Decoy Bandits Dueling on a Poset
This work addresses the challenge of decision-making under uncertainty in structured settings like rankings or preferences, offering incremental improvements to existing dueling bandit methods.
The paper tackles the problem of dueling bandits on partially ordered sets where arms may be incomparable and multiple optimal arms exist, proposing two algorithms: UnchainedBandits that finds optimal arms without distinguishing comparability, and SlicingBandits that uses incomparability information for significant performance gains, with theoretical guarantees and experimental evaluation provided.
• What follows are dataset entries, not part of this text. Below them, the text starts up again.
--- config.mk ---
export PLATFORM = sky130hd
export DESIGN_NAME = adf4159_reg_sequencer
export DESIGN_NICKNAME = d
export VERILOG_FILES = /design/src/rtl/adf4159_pkg.sv /design/src/rtl/edge_rise_det.sv /design/src/rtl/adf4159_reg_sequencer.sv
export SDC_FILE = /design/constraint.sdc
export NUM_CORES = 1
export LEC_CHECK = 0
export ABC_AREA = 1
export CAP_MARGIN = 25
export CORE_MARGIN = 5
export CORE_UTILIZATION = 55
export DETAILED_ROUTE_END_ITERATION = 10
export HOLD_SLACK_MARGIN = 0.03
export PLACE_DENSITY = 0.77
export SETUP_SLACK_MARGIN = 0.02
export SLEW_MARGIN = 20
export SYNTH_ARGS = -nofsm -noshare
export SYNTH_HDL_FRONTEND = slang
export SYNTH_HIERARCHICAL = 1
export SYNTH_SLANG_ARGS = --single-unit
--- constraint.sdc ---
create_clock -name clk_i -period 2.5 [get_ports clk_i]
set_input_delay 0.5 -clock clk_i [delete_from_list [all_inputs] [get_ports clk_i]]
set_output_delay 0.5 -clock clk_i [all_outputs]
set_load 0.03 [all_outputs]
--- src/rtl/adf4159_pkg.sv ---
// Shared constants for the ADF4159 register sequencer: table size, quick-update
// entry point, forced register-address field per table slot, and FSM states.
package adf4159_pkg;

  localparam int         NUM_WORDS   = 11;
  localparam logic [3:0] QUICK_FIRST = 4'd9;
  localparam logic [3:0] LAST_IDX    = 4'(NUM_WORDS - 1);

  // Device write order is R7, R6 x2, R5 x2, R4 x2, R3, R2, R1, R0.
  localparam logic [2:0] ADDR [NUM_WORDS] = '{
    3'd7, 3'd6, 3'd6, 3'd5, 3'd5, 3'd4, 3'd4, 3'd3, 3'd2, 3'd1, 3'd0
  };

  typedef enum logic [2:0] {
    ST_IDLE,
    ST_START,
    ST_WAIT,
    ST_GAP,
    ST_FINISH
  } state_e;

endpackage

--- src/rtl/edge_rise_det.sv ---
// Rising-edge detector: one history flop and an AND gate.
module edge_rise_det (
  input  logic clk_i,
  input  logic rst_ni,
  input  logic level_i,
  output logic rise_o
);

  logic prev_q;

  // NOTE: clocked state is always updated with non-blocking assignments so every
  // flop samples pre-edge values regardless of block evaluation order.
  always_ff @(posedge clk_i or negedge rst_ni) begin
    if (!rst_ni) prev_q <= 1'b0;
    else         prev_q <= level_i;
  end

  assign rise_o = level_i & ~prev_q;

endmodule

--- src/rtl/adf4159_reg_sequencer.sv ---
// Walks the local table of ADF4159 programming words and hands them, one at a
// time, to the serializer with a fixed gap and a per-word completion timeout.
module adf4159_reg_sequencer
  import adf4159_pkg::*;
#(
  parameter int GAP_CYCLES     = 8,
  parameter int TIMEOUT_CYCLES = 1024
) (
  input  logic        clk_i,
  input  logic        rst_ni,
  input  logic        cfg_we_i,
  input  logic [3:0]  cfg_addr_i,
  input  logic [31:0] cfg_data_i,
  input  logic        program_i,
  input  logic        update_i,
  output logic        busy_o,
  output logic        done_o,
  output logic        error_o,
  output logic        start_transfer_o,
  output logic [31:0] data_o,
  input  logic        complete_transfer_i
);

  localparam int          GW   = $clog2(GAP_CYCLES) + 1;
  localparam int          TW   = $clog2(TIMEOUT_CYCLES) + 1;
  localparam logic [GW-1:0] GMAX = GW'(GAP_CYCLES - 1);
  localparam logic [TW-1:0] TMAX = TW'(TIMEOUT_CYCLES - 1);

  state_e        state_q;
  logic [3:0]    idx_q;
  logic [GW-1:0] gap_q;
  logic [TW-1:0] tmr_q;
  logic          busy_q, done_q, error_q, start_q;
  logic [31:0]   data_q;
  logic [31:3]   table_q [NUM_WORDS];
  logic          rise;

  // The low three bits are replaced by the forced address and never stored.
  logic unused_cfg_low;
  assign unused_cfg_low = ^cfg_data_i[2:0];

  edge_rise_det u_edge (
    .clk_i   (clk_i),
    .rst_ni  (rst_ni),
    .level_i (complete_transfer_i),
    .rise_o  (rise)
  );

  // NOTE: the word table is intentionally not reset; it is plain storage that the
  // host must fill before requesting a sequence.
  always_ff @(posedge clk_i) begin
    if (cfg_we_i && !busy_q && (cfg_addr_i < 4'(NUM_WORDS)))
      table_q[cfg_addr_i] <= cfg_data_i[31:3];
  end

  function automatic logic [31:0] word_at(input logic [3:0] i);
    return {table_q[i], ADDR[i]};
  endfunction

  always_ff @(posedge clk_i or negedge rst_ni) begin
    if (!rst_ni) begin
      state_q <= ST_IDLE;
      idx_q   <= '0;
      gap_q   <= '0;
      tmr_q   <= '0;
      busy_q  <= 1'b0;
      done_q  <= 1'b0;
      error_q <= 1'b0;
      start_q <= 1'b0;
      data_q  <= '0;
    end else begin
      start_q <= 1'b0;
      done_q  <= 1'b0;
      unique case (state_q)
        ST_IDLE: begin
          if (program_i || update_i) begin
            idx_q   <= program_i ? 4'd0 : QUICK_FIRST;
            data_q  <= word_at(program_i ? 4'd0 : QUICK_FIRST);
            start_q <= 1'b1;
            busy_q  <= 1'b1;
            error_q <= 1'b0;
            state_q <= ST_START;
          end
        end
        ST_START: begin
          tmr_q   <= '0;
          state_q <= ST_WAIT;
        end
        ST_WAIT: begin
          // An edge coinciding with the timeout limit still counts as success.
          if (rise) begin
            if (idx_q == LAST_IDX) begin
              done_q  <= 1'b1;
              state_q <= ST_FINISH;
            end else begin
              gap_q   <= '0;
              state_q <= ST_GAP;
            end
          end else if (tmr_q == TMAX) begin
            error_q <= 1'b1;
            busy_q  <= 1'b0;
            state_q <= ST_IDLE;
          end else begin
            tmr_q <= tmr_q + 1'b1;
          end
        end
        ST_GAP: begin
          if (gap_q == GMAX) begin
            idx_q   <= idx_q + 4'd1;
            data_q  <= word_at(idx_q + 4'd1);
            start_q <= 1'b1;
            state_q <= ST_START;
          end else begin
            gap_q <= gap_q + 1'b1;
          end
        end
        ST_FINISH: begin
          busy_q  <= 1'b0;
          state_q <= ST_IDLE;
        end
        default: state_q <= ST_IDLE;
      endcase
    end
  end

  assign busy_o           = busy_q;
  assign done_o           = done_q;
  assign error_o          = error_q;
  assign start_transfer_o = start_q;
  assign data_o           = data_q;

endmodule
==> impl_metrics.xml <==
<?xml version="1.0" encoding="UTF-8"?>
<metrics>
  <group name="run_status">
    <metric name="status" unit="">complete, no violations</metric>
  </group>
  <group name="global_routing">
    <metric name="grt_overflow" unit="">0</metric>
    <metric name="antenna_found_initial" unit="">0</metric>
    <metric name="grt_util_overall" unit="">0.231</metric>
    <metric name="first_global_vias" unit="">11800</metric>
    <metric name="grt_first_pass_wirelength" unit="um">61700</metric>
    <metric name="maximum_number_of_pins_on_one_net_before_global_route_repair" unit="">151</metric>
  </group>
  <group name="clocking">
    <metric name="cts_max_level" unit="">2</metric>
    <metric name="clock_tree_from_tritoncts" unit="">built</metric>
    <metric name="numClockSinks" unit="">378</metric>
    <metric name="clk-insertion-delay-late" unit="ns">0.53</metric>
    <metric name="holdBufCountCts" unit="">1</metric>
    <metric name="clk_transition_reported_paths" unit="ns">0.06</metric>
    <metric name="cts_inserted_buffers" unit="">39</metric>
    <metric name="ctsLongestPathBuffers" unit="">3</metric>
    <metric name="cts_root_buf" unit="">sky130_fd_sc_hd__clkbuf_16</metric>
    <metric name="post-cts-setup-buffers" unit="">0</metric>
    <metric name="cts-resized-gates" unit="">0</metric>
  </group>
  <group name="synthesis">
    <metric name="yosysWarnings" unit="">6</metric>
    <metric name="ys_ff_latch" unit="">378</metric>
    <metric name="netlist-cell-type-count" unit="">31</metric>
    <metric name="syn_avg_cell_area" unit="sq um">9.95</metric>
    <metric name="syn_area" unit="sq um">16600</metric>
    <metric name="synthesized_net_count" unit="">1718</metric>
    <metric name="synth_cells" unit="">1670</metric>
    <metric name="ys_seq_area_frac" unit="">0.666</metric>
  </group>
  <group name="sta">
    <metric name="finalCriticalPeriod" unit="ns">2.27</metric>
    <metric name="holdWs" unit="ns">0.442</metric>
    <metric name="clock.fmax" unit="MHz">440</metric>
    <metric name="timing.final.ws_setup" unit="ns">0.227</metric>
    <metric name="finalSetupViolations" unit="">0</metric>
    <metric name="worst_clock_skew" unit="ns">0.0173</metric>
    <metric name="hold_viol_final" unit="">0</metric>
    <metric name="maxSlewHeadroom" unit="">0.410</metric>
    <metric name="timing_max_transition_violations_final" unit="">0</metric>
    <metric name="setup_repair_after_global_routing_missed_its_margin" unit="">no</metric>
    <metric name="worst-slew-pin-transition" unit="ns">0.886</metric>
    <metric name="fin_crit_sh" unit="">0.909</metric>
  </group>
  <group name="place">
    <metric name="dpl_worst_slack" unit="ns">-0.0301</metric>
    <metric name="post_dp_cell_area" unit="sq um">18100</metric>
    <metric name="dp.final_hpwl" unit="um">21800</metric>
    <metric name="io_buffer_count" unit="">74</metric>
    <metric name="number_of_cells_after_detailed_placement" unit="">2098</metric>
    <metric name="gpl_congestion" unit="">0.794</metric>
  </group>
  <group name="floorplan">
    <metric name="initial_util" unit="">0.559</metric>
    <metric name="num_rows" unit="">63</metric>
    <metric name="core-area" unit="sq um">29700</metric>
    <metric name="fp.dieH" unit="um">184</metric>
    <metric name="die_width" unit="um">184</metric>
    <metric name="fp.dieArea" unit="sq um">33800</metric>
    <metric name="floorplan.io_pins" unit="">78</metric>
  </group>
  <group name="power_and_ir_drop">
    <metric name="power_leakage" unit="uW">0.00796</metric>
    <metric name="power_density" unit="nW/um^2">1010</metric>
    <metric name="irDropWorstVdd" unit="mV">0.764</metric>
    <metric name="post-layout-total-power" unit="uW">19600</metric>
  </group>
  <group name="route">
    <metric name="routed_wl_per_cell" unit="um">17.8</metric>
    <metric name="detail_route.drc_violations" unit="">0</metric>
    <metric name="detailedRoute.firstIterationViolations" unit="">1295</metric>
    <metric name="avgViaCountPerCell" unit="">5.49</metric>
    <metric name="detail_route.first_pass.iterations" unit="">5</metric>
    <metric name="antenna_left" unit="">0</metric>
    <metric name="wirelength" unit="um">38600</metric>
    <metric name="dr_total_vias" unit="">11900</metric>
  </group>
  <group name="worst_hold_path">
    <metric name="min_from" unit="">complete_transfer_i</metric>
    <metric name="hold_class" unit="">input pin to flip-flop</metric>
  </group>
  <group name="final_layout">
    <metric name="antenna-diode-count" unit="">0</metric>
    <metric name="final_area" unit="sq um">19400</metric>
    <metric name="syn2layout_area_growth" unit="%">17.0</metric>
    <metric name="share_of_post_route_cells_with_drive_strength_above_1" unit="">0.0775</metric>
    <metric name="final_cells" unit="">2171</metric>
    <metric name="most-common-layout-cells" unit="">sky130_fd_sc_hd__nand2_1, sky130_fd_sc_hd__edfxtp_1, sky130_fd_sc_hd__nand3_1</metric>
    <metric name="layout.nets" unit="">1798</metric>
    <metric name="mostFrequentLayoutCell" unit="">sky130_fd_sc_hd__nand2_1</metric>
  </group>
  <group name="critical_path">
    <metric name="worst_r2r_path_depth" unit="">7</metric>
    <metric name="rr_endpoint" unit="">data_o[17]</metric>
    <metric name="cp_max_fo" unit="">59</metric>
    <metric name="critPathCapture" unit="">data_o[17]</metric>
    <metric name="worst-endpoint-arrival" unit="ns">2.72</metric>
    <metric name="setup.worst_path.class" unit="">flip-flop to flip-flop</metric>
    <metric name="critical_path_required" unit="ns">2.95</metric>
    <metric name="r2r_setup_slack" unit="ns">0.23</metric>
    <metric name="crit-reg2reg-launch" unit="">idx_q[1]</metric>
    <metric name="timing.critical_path.from" unit="">idx_q[1]</metric>
    <metric name="timing.critical_path.from_type" unit="">flip-flop</metric>
    <metric name="crit_path_end_kind" unit="">flip-flop</metric>
  </group>
  <group name="run">
    <metric name="cap_viol_max_count" unit="">0</metric>
  </group>
</metrics>
[cells in the mapped netlist]
cell | n | area (sq um)
sky130_fd_sc_hd__or2_1 | 1 | 6.26
sky130_fd_sc_hd__a31oi_1 | 1 | 6.26
sky130_fd_sc_hd__a21oi_1 | 33 | 165
sky130_fd_sc_hd__ha_1 | 6 | 75.1
sky130_fd_sc_hd__nor3_1 | 2 | 10.0
sky130_fd_sc_hd__o21ai_1 | 14 | 70.1
sky130_fd_sc_hd__edfxtp_1 | 319 | 9580
sky130_fd_sc_hd__buf_2 | 38 | 190
sky130_fd_sc_hd__inv_1 | 205 | 769
sky130_fd_sc_hd__nand2_2 | 4 | 25.0
sky130_fd_sc_hd__a22o_1 | 1 | 8.76
sky130_fd_sc_hd__o22ai_1 | 4 | 25.0
sky130_fd_sc_hd__dfrtp_1 | 59 | 1480
sky130_fd_sc_hd__nand3_2 | 3 | 30.0
sky130_fd_sc_hd__nand4_1 | 5 | 31.3
sky130_fd_sc_hd__o21ai_0 | 56 | 280
sky130_fd_sc_hd__clkbuf_1 | 28 | 105
sky130_fd_sc_hd__xnor2_1 | 2 | 17.5
sky130_fd_sc_hd__buf_1 | 7 | 26.3
sky130_fd_sc_hd__nand3_1 | 224 | 1120
sky130_fd_sc_hd__xor2_1 | 2 | 17.5
sky130_fd_sc_hd__o21a_1 | 1 | 7.51
sky130_fd_sc_hd__nand2_1 | 506 | 1900
sky130_fd_sc_hd__inv_2 | 5 | 18.8
sky130_fd_sc_hd__nor2_2 | 12 | 75.1
sky130_fd_sc_hd__nor2_8 | 1 | 20.0
sky130_fd_sc_hd__nand3b_1 | 2 | 15.0
sky130_fd_sc_hd__buf_6 | 5 | 56.3
sky130_fd_sc_hd__nor2_1 | 120 | 450
sky130_fd_sc_hd__o31ai_1 | 1 | 7.51
sky130_fd_sc_hd__buf_4 | 3 | 22.5
[final cells by class]
cell class                      count  area, sq um
Sequential cell                   378        11100
Fill cell                        2101        10300
Clock inverter                     23          201
Timing Repair Buffer              120         1380
Tap cell                          390          488
Inverter                          210          792
Multi-Input combinational cell   1001         4430
Clock buffer                       49         1060
[cells by family after synthesis]
kind of cell,share of synthesized area
compound gates,0.0344
xor+xnor,0.00211
fa+ha+maj,0.00452
buf+inv,0.0716
flops,0.666
simple gates,0.222
[routing by layer]
layer	GRT usage	vias up	routed length, um	share of wire
met5	0	-	0	0
met4	0.0831	0	1160	0.030
met3	0.0342	103	3080	0.080
met2	0.378	543	18400	0.48
met1	0.318	5638	16000	0.41
li1	-	5636	-	-
[power by group]
| part | total (uW) | internal (uW) | leakage, uW | switching [uW] |
|---|---|---|---|---|
| Sequential | 7590 | 7280 | 0.00358 | 311 |
| Clock | 5680 | 3340 | 0.000617 | 2340 |
| Combinational | 6320 | 2050 | 0.00376 | 4270 |
[state kept, by name, indices dropped and copies added (netlist names)]
| name | flops |
|---|---|
| table_q | 319 |
| error_o | 1 |
| state_q | 3 |
| busy_o | 1 |
| start_transfer_o | 1 |
| tmr_q | 11 |
| idx_q | 4 |
| done_o | 1 |
| data_o | 32 |
| gap_q | 4 |
| u_edge/prev_q | 1 |
[critical path, cell delays in order (launching register included)]
cell and delay, ns:
sky130_fd_sc_hd__dfrtp_1 0.47, sky130_fd_sc_hd__inv_1 0.10, sky130_fd_sc_hd__ha_2 0.35, sky130_fd_sc_hd__buf_4 0.63, sky130_fd_sc_hd__nand3_1 0.25, sky130_fd_sc_hd__nand3_1 0.14, sky130_fd_sc_hd__nand3_1 0.09, sky130_fd_sc_hd__a21oi_1 0.16
[per-stage QoR]
| stage | utilization | TNS (ns) |
|---|---|---|
| 6_report | 0.654 | 0 |
| 3_5_place_dp | 0.611 | -1.61 |
| 4_1_cts | 0.654 | 0 |
| 2_1_floorplan | - | -75.07 |
| 5_1_grt | 0.654 | 0 |
| 3_3_place_gp | 0.611 | 0 |
[how the worst min path moves through the flow]
stage,to,slack [ns],depth (start not counted)
after floorplan,busy_o,0.20,0
after global placement,error_o,0.48,1
after detailed placement,busy_o,0.48,2
after CTS,u_edge/prev_q,0.44,1
after global routing,u_edge/prev_q,0.45,1
final,u_edge/prev_q,0.44,1
Note: power is estimated with default switching activity, not from simulation.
We adress the problem of dueling bandits defined on partially ordered sets, or posets. In this setting, arms may not be comparable, and there may be several (incomparable) optimal arms. We propose an algorithm, UnchainedBandits, that efficiently finds the set of optimal arms of any poset even when pairs of comparable arms cannot be distinguished from pairs of incomparable arms, with a set of minimal assumptions. This algorithm relies on the concept of decoys, which stems from social psychology. For the easier case where the incomparability information may be accessible, we propose a second algorithm, SlicingBandits, which takes advantage of this information and achieves a very significant gain of performance compared to UnchainedBandits. We provide theoretical guarantees and experimental evaluation for both algorithms.